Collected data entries
# # # #

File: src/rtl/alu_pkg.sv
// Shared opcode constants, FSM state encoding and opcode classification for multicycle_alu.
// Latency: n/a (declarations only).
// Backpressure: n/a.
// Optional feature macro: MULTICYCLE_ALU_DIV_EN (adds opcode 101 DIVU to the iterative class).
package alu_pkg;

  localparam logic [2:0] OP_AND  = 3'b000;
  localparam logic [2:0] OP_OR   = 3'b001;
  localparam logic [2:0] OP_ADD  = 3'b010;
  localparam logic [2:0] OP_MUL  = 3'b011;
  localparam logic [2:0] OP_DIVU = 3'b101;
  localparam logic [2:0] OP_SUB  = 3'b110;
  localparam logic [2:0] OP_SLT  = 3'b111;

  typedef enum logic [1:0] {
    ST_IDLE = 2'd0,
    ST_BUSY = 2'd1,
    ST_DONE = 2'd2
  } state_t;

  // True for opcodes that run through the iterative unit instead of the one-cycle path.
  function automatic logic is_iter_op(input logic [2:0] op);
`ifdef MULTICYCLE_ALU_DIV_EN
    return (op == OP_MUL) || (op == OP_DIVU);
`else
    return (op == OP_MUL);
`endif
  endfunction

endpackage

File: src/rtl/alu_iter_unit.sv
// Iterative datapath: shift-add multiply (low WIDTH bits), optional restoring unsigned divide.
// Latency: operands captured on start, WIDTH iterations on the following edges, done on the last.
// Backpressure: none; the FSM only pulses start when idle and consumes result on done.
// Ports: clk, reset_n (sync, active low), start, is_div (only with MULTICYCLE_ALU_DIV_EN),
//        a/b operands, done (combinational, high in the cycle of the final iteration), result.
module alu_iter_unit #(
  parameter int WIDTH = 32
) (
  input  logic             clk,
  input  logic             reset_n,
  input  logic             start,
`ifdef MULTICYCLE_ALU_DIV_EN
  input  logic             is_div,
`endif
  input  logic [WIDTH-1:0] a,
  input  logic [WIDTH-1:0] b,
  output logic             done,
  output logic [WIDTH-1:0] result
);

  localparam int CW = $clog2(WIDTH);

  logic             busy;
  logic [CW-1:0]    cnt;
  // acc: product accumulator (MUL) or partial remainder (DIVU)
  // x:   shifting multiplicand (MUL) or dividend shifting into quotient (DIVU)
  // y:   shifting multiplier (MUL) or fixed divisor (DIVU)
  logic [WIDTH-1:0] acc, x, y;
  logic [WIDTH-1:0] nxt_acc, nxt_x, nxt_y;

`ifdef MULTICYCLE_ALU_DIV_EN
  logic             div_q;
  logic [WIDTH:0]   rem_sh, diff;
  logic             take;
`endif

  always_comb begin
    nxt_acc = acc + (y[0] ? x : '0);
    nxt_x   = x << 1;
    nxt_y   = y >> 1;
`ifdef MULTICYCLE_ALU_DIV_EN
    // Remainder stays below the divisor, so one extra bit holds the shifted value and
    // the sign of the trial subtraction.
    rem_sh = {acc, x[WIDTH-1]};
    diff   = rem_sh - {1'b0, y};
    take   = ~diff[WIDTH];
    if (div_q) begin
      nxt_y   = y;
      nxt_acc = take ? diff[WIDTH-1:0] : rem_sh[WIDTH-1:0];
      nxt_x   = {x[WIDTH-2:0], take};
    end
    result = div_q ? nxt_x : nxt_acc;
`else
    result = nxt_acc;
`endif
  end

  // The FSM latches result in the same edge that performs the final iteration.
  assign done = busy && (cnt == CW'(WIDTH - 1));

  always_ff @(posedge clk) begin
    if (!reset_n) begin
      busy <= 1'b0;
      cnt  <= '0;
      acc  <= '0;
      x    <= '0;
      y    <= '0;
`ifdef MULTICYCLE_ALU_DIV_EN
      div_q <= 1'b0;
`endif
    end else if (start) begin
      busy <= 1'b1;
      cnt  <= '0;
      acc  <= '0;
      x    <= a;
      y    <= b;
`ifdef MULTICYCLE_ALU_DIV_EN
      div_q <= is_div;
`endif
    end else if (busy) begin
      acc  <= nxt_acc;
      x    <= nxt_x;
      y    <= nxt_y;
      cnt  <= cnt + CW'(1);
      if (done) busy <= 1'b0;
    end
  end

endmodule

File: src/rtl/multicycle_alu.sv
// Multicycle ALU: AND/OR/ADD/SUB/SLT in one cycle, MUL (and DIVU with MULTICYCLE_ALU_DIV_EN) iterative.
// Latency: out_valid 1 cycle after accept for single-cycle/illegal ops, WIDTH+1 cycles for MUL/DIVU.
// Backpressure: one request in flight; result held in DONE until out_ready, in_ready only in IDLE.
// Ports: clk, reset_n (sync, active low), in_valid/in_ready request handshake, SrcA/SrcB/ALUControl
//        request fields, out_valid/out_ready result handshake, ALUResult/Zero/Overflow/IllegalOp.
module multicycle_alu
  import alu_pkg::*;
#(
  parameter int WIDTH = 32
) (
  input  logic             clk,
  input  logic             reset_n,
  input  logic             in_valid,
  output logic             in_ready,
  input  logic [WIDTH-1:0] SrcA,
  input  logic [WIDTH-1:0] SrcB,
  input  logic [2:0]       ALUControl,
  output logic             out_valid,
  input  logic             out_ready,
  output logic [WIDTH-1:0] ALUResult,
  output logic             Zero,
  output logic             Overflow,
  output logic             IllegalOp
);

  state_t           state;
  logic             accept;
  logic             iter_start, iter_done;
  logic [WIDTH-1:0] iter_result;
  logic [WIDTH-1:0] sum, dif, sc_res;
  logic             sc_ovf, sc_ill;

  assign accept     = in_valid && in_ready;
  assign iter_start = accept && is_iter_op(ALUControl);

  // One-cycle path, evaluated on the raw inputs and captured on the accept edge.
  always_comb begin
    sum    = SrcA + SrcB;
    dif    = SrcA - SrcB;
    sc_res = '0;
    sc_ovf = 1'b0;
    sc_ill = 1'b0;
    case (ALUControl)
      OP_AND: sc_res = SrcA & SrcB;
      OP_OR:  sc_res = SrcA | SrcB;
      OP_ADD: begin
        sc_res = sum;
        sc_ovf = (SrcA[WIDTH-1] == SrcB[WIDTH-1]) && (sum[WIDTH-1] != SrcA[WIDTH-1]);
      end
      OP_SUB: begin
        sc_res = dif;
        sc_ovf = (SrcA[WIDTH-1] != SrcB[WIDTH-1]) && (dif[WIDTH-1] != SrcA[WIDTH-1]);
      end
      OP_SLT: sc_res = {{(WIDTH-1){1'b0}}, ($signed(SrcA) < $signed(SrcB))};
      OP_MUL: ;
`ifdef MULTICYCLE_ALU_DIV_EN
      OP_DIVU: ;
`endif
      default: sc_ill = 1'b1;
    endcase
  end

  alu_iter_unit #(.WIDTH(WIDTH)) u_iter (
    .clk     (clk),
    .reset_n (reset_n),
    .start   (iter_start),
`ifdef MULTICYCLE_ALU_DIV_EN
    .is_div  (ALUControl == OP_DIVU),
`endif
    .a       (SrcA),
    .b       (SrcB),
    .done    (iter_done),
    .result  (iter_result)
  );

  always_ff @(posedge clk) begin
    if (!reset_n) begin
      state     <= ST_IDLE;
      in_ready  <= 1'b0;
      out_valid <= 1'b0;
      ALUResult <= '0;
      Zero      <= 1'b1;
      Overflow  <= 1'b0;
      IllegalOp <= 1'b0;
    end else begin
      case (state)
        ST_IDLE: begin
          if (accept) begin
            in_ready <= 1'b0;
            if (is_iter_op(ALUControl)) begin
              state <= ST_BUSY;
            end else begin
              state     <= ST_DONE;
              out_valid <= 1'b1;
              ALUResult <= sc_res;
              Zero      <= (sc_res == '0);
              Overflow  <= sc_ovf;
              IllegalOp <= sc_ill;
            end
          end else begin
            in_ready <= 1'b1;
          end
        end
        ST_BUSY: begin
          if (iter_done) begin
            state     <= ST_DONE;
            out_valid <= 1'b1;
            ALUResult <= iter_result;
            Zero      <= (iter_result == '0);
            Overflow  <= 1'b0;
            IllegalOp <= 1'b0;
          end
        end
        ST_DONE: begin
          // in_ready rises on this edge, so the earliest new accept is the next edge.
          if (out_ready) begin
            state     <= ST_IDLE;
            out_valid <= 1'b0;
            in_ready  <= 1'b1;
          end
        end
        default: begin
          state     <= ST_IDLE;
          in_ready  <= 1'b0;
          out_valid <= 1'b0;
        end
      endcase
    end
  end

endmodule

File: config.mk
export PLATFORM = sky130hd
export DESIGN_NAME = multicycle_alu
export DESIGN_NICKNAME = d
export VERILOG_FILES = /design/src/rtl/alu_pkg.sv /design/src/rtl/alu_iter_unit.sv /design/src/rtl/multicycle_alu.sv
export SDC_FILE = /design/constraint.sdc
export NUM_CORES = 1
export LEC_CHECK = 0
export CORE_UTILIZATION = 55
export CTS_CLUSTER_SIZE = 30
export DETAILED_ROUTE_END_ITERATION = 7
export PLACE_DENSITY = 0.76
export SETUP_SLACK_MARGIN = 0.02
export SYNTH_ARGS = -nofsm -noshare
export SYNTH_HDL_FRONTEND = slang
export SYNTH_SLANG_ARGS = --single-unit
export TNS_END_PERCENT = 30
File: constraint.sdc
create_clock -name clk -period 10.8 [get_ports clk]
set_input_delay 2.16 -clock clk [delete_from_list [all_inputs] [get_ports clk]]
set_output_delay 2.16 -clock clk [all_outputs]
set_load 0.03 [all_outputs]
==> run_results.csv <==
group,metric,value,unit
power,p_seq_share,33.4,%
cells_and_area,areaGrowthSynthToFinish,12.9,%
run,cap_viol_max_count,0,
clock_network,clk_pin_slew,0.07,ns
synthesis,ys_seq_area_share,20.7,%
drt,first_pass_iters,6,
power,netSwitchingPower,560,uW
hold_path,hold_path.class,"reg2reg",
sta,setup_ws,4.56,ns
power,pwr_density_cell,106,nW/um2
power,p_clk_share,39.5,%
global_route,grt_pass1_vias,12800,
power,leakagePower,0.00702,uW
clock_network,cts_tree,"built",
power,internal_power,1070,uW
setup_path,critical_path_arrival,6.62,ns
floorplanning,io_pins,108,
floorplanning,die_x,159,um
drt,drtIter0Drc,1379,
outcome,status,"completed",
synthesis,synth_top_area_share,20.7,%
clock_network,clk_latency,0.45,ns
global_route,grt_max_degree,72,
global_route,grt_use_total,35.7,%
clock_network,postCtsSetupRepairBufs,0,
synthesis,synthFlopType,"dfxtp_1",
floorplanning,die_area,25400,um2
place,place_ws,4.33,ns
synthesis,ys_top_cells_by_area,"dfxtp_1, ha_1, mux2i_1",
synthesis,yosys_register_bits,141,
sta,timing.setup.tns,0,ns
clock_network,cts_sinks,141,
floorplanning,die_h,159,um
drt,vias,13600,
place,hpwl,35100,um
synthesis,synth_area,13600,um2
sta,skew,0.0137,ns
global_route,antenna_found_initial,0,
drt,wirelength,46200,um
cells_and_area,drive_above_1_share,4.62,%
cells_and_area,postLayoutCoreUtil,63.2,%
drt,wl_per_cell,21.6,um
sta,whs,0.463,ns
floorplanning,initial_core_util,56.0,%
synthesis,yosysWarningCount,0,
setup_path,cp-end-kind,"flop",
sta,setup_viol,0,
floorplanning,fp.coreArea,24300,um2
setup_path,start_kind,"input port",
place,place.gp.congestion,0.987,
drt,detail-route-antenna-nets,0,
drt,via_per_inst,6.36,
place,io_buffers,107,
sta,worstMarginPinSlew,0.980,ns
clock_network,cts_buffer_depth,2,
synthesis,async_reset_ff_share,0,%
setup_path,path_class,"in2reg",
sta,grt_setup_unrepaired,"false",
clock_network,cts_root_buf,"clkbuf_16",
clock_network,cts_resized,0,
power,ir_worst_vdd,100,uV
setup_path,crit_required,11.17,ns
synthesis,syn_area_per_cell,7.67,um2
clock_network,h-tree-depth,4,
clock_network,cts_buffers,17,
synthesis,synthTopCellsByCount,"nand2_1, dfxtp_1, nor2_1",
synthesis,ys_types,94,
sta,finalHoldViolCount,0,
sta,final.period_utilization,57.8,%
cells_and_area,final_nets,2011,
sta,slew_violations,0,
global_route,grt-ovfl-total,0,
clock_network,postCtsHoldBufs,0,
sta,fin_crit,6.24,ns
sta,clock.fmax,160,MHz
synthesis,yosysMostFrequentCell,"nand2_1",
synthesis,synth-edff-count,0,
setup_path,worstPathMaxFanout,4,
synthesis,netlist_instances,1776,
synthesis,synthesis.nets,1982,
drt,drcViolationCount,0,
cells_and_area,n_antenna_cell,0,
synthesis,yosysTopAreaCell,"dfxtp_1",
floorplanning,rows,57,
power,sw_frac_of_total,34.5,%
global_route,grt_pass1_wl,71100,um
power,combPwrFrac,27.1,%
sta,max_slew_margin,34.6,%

# # # #

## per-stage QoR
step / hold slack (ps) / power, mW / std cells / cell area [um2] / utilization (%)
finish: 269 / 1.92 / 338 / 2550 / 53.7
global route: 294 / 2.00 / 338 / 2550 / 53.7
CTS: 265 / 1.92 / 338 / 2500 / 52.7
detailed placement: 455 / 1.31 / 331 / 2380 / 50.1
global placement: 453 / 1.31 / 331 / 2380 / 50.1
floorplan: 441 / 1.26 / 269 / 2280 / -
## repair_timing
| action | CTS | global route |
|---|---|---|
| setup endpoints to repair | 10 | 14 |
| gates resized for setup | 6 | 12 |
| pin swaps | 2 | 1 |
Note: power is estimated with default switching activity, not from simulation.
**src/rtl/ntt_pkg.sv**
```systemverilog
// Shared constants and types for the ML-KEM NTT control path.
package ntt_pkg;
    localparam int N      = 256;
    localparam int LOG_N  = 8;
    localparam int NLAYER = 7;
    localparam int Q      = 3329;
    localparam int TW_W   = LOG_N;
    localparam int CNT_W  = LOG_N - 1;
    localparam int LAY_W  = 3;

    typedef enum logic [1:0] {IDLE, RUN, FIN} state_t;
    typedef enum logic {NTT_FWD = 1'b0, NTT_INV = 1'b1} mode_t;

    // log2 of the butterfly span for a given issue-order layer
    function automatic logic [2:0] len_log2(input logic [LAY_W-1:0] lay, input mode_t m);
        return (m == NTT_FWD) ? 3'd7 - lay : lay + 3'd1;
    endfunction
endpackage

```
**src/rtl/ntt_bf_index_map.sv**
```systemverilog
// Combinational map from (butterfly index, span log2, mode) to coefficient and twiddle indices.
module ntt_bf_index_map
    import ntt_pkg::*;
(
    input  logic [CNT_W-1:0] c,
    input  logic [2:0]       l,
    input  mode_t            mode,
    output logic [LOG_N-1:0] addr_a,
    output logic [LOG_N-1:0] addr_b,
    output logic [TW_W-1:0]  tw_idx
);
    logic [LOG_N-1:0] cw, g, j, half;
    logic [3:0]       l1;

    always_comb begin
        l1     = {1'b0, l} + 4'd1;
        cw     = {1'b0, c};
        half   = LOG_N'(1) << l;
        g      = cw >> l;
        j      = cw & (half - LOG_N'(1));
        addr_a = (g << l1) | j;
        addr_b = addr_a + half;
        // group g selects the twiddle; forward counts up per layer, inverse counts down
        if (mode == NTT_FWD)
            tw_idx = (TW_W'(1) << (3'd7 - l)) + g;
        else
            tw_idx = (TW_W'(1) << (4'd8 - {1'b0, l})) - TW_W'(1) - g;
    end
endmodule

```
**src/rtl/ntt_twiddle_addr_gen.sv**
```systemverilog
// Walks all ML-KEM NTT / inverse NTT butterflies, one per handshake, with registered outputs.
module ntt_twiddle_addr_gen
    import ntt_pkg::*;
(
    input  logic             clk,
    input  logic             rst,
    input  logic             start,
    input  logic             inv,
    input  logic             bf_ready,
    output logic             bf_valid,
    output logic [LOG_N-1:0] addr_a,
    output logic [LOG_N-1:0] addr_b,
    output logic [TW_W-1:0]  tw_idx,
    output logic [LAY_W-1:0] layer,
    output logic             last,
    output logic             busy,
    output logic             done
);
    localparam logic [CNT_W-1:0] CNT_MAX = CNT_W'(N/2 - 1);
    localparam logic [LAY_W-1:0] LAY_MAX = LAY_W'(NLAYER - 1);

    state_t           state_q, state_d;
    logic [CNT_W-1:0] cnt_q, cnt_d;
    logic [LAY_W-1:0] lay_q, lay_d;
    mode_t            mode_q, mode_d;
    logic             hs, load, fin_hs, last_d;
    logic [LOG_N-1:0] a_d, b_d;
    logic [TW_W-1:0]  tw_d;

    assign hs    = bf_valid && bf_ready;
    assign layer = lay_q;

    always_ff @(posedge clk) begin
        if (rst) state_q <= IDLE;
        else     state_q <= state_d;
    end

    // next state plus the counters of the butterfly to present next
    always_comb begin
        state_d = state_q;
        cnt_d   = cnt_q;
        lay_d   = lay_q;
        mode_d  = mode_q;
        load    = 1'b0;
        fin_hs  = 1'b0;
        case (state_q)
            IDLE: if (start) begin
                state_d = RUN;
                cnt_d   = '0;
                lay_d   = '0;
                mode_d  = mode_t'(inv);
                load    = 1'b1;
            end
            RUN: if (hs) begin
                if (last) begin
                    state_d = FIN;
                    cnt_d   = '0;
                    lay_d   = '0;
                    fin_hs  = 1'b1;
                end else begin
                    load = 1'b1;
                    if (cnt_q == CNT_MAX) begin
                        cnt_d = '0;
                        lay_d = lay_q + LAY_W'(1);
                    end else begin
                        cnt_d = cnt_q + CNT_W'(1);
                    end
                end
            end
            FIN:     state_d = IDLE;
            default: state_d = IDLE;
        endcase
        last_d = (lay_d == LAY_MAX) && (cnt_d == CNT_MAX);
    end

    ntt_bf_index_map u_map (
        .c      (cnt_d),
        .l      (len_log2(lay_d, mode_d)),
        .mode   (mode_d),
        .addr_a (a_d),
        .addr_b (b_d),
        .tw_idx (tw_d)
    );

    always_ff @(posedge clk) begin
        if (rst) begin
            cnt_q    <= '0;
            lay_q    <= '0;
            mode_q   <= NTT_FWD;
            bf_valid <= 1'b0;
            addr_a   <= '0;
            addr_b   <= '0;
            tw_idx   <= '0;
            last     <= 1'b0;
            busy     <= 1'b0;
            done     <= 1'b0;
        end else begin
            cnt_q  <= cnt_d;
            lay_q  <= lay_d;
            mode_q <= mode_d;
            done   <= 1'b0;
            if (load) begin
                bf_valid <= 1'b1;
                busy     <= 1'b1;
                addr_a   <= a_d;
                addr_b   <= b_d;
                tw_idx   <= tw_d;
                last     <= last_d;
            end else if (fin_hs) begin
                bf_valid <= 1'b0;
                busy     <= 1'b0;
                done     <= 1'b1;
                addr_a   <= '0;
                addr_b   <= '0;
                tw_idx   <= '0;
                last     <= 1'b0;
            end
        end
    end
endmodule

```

# # # #

▶ **ACTIVITY**: The lines above from the one containing "step / hold" through the one containing "## repair_timing" are to be set down exactly, and no others.

▶ **RESULT OF THIS EXERCISE**:
step / hold slack (ps) / power, mW / std cells / cell area [um2] / utilization (%)
finish: 269 / 1.92 / 338 / 2550 / 53.7
global route: 294 / 2.00 / 338 / 2550 / 53.7
CTS: 265 / 1.92 / 338 / 2500 / 52.7
detailed placement: 455 / 1.31 / 331 / 2380 / 50.1
global placement: 453 / 1.31 / 331 / 2380 / 50.1
floorplan: 441 / 1.26 / 269 / 2280 / -
## repair_timing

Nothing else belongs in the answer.